For each line below that holds the word "flops", make a copy.

SUPPLIED INFORMATION.

----------

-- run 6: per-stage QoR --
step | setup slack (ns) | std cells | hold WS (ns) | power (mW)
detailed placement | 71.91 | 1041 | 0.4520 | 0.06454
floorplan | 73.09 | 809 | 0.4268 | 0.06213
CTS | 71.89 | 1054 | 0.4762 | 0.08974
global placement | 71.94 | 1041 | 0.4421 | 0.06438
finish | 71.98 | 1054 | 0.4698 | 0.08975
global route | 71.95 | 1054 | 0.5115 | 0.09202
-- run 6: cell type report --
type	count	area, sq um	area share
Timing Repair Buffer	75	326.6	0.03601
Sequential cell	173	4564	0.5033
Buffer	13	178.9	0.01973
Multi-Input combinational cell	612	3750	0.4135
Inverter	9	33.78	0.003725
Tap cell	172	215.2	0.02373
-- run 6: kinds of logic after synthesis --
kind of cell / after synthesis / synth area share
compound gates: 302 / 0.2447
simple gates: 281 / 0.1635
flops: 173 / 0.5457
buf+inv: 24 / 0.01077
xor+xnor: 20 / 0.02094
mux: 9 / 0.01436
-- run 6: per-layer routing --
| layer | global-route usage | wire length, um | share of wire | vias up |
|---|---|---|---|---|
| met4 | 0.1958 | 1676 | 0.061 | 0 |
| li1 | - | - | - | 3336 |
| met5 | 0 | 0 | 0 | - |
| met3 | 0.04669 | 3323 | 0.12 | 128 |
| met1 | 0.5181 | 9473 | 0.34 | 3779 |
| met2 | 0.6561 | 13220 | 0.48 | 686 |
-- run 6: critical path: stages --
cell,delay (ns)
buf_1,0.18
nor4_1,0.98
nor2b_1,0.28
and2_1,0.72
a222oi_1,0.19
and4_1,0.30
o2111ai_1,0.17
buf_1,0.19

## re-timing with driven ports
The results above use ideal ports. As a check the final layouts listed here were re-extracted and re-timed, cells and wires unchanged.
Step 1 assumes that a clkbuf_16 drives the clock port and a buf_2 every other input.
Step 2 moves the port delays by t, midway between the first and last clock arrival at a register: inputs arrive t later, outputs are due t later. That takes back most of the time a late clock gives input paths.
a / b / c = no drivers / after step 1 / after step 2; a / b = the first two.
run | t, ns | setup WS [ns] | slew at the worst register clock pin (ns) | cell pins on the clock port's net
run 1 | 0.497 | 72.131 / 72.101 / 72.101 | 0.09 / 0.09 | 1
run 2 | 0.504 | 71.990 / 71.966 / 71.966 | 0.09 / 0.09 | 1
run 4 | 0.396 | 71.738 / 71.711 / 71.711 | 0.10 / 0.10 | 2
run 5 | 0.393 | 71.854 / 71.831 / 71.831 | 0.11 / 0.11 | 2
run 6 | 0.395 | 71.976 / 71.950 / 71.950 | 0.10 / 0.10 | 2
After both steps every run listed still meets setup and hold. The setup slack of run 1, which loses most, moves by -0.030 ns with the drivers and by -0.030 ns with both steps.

----------

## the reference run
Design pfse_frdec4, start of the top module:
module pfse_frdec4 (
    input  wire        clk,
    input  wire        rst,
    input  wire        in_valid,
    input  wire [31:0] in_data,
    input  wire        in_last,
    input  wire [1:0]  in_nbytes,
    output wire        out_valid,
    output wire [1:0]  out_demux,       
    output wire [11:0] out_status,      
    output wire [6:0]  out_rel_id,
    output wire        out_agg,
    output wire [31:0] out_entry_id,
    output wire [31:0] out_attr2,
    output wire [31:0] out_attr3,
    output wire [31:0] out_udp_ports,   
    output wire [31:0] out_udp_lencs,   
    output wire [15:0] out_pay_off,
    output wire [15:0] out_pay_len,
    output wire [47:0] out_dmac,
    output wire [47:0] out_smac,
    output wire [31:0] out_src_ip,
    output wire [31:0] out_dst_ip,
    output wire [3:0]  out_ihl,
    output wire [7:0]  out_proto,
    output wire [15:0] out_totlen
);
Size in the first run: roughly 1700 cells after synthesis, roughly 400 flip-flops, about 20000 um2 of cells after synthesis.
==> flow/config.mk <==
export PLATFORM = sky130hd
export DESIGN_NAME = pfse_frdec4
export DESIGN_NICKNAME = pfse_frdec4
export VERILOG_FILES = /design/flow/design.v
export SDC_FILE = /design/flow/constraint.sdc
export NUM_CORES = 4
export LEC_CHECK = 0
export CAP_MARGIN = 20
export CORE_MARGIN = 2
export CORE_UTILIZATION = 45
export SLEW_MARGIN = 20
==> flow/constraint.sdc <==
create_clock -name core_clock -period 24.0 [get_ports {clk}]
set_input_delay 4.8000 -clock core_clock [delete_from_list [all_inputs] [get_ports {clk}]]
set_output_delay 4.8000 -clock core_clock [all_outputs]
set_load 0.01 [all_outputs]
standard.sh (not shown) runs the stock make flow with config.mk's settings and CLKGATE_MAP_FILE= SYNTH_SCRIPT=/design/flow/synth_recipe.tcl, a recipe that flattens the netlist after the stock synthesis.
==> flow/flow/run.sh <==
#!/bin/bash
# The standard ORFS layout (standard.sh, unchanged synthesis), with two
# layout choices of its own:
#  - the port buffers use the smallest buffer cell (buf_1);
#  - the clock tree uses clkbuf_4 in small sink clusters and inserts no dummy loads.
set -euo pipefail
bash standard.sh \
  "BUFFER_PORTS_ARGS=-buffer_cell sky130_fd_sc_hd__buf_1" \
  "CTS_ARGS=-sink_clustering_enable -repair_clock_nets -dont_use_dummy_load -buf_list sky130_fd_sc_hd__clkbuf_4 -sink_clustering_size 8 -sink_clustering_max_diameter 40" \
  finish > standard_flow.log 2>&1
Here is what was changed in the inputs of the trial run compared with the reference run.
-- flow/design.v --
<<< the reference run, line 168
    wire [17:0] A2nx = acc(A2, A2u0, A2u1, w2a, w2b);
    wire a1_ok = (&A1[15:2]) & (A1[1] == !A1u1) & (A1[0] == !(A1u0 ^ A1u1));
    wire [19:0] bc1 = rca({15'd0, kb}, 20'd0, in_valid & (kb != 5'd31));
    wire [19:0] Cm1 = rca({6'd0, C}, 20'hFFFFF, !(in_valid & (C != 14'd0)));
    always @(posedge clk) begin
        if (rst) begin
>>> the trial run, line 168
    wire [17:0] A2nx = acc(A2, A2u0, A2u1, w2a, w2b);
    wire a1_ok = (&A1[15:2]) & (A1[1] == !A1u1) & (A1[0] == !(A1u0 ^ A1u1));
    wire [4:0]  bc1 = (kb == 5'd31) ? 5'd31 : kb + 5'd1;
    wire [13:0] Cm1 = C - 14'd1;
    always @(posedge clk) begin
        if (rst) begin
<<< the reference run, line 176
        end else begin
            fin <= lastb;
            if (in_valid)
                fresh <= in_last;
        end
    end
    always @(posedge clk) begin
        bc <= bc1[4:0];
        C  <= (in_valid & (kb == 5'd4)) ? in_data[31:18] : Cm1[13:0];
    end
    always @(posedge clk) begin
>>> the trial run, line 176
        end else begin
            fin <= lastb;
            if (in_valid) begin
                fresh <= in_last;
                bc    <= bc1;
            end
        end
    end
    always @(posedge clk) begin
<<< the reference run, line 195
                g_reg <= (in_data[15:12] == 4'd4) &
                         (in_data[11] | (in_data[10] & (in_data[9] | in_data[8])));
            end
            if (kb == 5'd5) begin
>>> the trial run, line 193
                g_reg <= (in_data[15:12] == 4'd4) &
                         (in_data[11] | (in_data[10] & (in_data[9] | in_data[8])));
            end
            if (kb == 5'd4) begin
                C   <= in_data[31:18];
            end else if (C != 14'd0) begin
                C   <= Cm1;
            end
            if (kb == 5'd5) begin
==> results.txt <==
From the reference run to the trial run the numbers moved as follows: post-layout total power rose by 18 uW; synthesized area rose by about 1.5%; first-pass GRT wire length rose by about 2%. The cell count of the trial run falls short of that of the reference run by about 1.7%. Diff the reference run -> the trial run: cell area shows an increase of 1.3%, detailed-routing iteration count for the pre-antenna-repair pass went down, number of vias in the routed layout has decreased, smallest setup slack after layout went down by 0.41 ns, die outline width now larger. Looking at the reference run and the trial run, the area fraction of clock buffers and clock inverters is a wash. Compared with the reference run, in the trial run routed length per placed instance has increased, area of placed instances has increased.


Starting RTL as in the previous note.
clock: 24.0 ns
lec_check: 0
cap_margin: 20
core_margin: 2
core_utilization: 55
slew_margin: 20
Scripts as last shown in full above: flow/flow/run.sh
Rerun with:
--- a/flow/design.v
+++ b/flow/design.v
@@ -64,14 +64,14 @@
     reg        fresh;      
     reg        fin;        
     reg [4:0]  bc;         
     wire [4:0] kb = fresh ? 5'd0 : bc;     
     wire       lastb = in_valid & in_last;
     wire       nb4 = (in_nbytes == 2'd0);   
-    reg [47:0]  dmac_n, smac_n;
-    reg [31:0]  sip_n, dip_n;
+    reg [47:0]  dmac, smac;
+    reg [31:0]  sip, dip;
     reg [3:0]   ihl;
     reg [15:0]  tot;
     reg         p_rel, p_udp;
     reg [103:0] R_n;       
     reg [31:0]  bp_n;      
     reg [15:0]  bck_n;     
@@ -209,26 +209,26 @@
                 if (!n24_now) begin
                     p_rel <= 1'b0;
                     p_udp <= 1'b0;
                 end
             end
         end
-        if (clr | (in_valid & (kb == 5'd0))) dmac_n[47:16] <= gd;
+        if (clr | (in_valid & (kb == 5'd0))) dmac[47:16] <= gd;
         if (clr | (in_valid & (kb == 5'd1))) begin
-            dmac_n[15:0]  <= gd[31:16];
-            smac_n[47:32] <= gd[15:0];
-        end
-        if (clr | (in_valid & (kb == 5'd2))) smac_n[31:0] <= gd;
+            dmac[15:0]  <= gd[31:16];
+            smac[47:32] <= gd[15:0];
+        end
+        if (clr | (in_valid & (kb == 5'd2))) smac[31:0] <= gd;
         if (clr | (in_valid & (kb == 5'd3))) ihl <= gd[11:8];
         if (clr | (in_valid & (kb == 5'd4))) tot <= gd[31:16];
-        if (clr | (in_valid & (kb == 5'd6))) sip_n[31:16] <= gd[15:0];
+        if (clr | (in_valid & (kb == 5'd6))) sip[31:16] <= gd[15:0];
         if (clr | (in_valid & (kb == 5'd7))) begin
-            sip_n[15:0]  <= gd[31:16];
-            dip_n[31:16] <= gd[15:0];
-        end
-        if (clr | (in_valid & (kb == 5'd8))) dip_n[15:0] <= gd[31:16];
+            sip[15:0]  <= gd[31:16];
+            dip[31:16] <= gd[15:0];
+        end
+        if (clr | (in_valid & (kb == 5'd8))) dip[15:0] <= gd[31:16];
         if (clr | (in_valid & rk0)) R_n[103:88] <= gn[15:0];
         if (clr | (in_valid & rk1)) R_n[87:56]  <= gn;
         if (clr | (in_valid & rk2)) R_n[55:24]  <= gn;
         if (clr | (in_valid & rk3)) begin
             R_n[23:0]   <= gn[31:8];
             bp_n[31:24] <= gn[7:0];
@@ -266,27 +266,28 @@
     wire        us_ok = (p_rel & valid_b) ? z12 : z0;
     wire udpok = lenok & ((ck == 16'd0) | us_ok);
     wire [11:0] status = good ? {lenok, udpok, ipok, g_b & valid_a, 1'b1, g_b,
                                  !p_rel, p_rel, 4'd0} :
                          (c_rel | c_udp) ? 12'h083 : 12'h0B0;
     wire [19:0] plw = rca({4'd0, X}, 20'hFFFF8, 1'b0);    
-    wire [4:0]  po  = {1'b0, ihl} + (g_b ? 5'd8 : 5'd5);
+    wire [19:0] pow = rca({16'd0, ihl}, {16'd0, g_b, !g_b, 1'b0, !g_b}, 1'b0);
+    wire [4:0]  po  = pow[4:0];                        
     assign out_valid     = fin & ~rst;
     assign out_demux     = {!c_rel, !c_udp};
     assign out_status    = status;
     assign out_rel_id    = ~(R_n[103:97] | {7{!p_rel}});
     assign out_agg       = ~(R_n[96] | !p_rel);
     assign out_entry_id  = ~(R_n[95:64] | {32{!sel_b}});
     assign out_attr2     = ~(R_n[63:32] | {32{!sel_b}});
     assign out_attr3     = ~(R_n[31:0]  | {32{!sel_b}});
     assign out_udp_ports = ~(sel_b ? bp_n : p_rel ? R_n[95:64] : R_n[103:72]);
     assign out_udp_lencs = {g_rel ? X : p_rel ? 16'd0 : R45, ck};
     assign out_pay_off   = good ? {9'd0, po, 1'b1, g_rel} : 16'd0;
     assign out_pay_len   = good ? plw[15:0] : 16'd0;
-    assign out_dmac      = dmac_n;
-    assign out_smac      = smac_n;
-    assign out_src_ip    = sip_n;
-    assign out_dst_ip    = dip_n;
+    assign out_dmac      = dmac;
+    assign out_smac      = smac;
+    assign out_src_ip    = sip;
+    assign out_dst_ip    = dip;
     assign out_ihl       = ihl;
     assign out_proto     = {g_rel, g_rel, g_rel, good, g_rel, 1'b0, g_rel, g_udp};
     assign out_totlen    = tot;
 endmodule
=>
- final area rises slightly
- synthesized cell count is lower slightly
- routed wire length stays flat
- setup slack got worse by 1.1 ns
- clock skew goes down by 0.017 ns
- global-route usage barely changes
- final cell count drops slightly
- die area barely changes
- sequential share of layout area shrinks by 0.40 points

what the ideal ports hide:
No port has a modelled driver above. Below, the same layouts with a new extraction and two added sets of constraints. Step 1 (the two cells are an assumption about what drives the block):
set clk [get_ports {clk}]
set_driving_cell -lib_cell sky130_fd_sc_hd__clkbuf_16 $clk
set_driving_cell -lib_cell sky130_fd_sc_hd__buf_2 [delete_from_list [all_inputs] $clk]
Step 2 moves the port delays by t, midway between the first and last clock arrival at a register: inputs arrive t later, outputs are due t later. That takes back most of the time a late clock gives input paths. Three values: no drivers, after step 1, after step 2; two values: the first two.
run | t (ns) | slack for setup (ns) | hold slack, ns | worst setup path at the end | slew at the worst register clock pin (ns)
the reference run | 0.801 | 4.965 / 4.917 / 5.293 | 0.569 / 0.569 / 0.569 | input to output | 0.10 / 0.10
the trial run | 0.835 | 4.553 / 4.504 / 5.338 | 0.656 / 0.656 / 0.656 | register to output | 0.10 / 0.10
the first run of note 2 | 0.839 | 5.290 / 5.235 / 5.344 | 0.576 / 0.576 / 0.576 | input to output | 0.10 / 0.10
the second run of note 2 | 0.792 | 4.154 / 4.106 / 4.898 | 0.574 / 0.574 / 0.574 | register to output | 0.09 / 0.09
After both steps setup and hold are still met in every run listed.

----------

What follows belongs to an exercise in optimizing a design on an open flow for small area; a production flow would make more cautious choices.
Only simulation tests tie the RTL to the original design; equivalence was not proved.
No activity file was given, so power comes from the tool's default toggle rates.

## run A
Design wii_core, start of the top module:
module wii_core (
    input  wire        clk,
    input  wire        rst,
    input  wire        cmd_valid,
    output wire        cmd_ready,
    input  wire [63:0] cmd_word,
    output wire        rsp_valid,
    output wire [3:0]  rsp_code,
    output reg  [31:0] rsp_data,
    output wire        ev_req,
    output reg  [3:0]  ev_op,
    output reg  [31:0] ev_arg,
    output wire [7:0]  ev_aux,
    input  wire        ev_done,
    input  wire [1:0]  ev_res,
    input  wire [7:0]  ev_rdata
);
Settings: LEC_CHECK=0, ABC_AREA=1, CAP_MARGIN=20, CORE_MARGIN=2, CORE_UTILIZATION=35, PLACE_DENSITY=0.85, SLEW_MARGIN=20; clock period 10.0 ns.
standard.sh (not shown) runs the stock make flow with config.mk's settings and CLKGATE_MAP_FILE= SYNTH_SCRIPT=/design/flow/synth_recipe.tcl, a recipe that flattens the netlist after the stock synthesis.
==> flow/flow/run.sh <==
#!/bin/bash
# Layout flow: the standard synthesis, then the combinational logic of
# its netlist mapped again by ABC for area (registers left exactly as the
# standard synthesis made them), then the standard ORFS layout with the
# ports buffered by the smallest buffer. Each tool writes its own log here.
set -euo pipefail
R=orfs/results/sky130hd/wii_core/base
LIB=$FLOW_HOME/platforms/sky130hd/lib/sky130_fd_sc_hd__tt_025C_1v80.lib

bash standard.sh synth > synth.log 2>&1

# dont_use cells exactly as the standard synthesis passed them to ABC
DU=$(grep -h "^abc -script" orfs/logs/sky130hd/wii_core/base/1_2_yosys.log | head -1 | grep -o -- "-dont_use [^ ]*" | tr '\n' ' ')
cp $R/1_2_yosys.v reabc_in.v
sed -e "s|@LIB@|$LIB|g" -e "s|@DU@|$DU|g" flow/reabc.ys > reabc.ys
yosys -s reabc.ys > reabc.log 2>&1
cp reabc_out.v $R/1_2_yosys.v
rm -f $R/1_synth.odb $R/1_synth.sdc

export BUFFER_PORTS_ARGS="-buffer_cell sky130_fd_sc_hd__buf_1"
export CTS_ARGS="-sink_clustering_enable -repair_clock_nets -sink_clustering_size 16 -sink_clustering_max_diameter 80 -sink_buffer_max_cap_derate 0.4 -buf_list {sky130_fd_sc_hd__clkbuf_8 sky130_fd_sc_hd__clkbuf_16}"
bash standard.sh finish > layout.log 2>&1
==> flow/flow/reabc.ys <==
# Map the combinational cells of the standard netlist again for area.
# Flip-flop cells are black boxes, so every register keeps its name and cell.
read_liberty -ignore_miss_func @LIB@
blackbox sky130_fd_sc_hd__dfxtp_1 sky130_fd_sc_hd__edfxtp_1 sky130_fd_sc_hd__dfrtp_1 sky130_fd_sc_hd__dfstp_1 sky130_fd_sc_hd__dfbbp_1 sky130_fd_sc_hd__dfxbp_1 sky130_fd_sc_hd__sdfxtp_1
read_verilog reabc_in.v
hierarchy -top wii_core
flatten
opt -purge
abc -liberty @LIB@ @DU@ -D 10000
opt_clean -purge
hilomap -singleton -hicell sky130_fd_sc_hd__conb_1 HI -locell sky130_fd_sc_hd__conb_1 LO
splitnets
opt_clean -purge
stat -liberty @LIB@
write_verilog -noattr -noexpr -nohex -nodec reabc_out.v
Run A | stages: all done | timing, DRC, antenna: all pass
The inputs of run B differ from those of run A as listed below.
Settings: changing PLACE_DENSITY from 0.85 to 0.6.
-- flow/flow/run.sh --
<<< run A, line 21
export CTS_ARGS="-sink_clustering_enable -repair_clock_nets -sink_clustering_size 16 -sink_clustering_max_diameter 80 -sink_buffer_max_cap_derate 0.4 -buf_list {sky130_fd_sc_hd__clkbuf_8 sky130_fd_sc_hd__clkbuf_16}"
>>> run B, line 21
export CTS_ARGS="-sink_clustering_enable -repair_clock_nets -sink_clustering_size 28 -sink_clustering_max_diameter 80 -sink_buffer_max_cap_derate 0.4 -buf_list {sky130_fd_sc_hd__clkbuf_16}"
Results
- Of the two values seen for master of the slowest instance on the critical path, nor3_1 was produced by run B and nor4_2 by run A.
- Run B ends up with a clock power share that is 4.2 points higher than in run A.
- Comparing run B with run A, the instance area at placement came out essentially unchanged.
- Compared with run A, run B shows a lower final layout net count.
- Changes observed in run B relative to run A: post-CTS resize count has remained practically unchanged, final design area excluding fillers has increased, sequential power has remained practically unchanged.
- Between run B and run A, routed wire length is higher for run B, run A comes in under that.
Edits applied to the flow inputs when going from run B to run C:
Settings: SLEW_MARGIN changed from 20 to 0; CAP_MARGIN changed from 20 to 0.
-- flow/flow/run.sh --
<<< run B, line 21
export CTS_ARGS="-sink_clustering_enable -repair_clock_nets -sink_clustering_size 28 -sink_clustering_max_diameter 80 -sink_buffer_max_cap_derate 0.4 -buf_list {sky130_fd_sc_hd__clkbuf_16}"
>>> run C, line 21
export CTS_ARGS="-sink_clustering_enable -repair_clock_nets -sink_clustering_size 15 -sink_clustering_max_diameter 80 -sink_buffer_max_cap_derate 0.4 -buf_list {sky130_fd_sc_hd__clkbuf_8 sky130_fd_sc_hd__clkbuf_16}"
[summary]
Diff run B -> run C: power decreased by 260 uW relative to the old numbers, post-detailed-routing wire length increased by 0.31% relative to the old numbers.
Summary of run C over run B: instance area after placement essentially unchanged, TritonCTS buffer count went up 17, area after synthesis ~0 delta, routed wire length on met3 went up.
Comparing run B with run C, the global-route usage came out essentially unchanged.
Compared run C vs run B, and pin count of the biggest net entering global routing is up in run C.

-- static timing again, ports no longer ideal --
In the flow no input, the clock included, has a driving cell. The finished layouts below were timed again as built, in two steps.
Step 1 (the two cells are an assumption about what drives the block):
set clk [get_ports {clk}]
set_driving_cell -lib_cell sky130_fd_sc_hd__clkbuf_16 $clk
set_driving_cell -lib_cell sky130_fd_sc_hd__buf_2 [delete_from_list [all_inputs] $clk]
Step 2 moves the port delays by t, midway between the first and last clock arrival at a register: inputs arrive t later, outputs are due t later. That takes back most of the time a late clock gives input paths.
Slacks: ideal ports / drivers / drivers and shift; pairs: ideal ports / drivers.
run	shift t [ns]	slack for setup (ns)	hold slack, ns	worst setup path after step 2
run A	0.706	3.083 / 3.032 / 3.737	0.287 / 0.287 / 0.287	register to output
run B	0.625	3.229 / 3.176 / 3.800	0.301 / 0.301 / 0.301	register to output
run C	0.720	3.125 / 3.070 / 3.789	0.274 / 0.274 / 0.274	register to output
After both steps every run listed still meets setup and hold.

----------

ANSWER SPACE.
flops: 173 / 0.5457
Size in the first run: roughly 1700 cells after synthesis, roughly 400 flip-flops, about 20000 um2 of cells after synthesis.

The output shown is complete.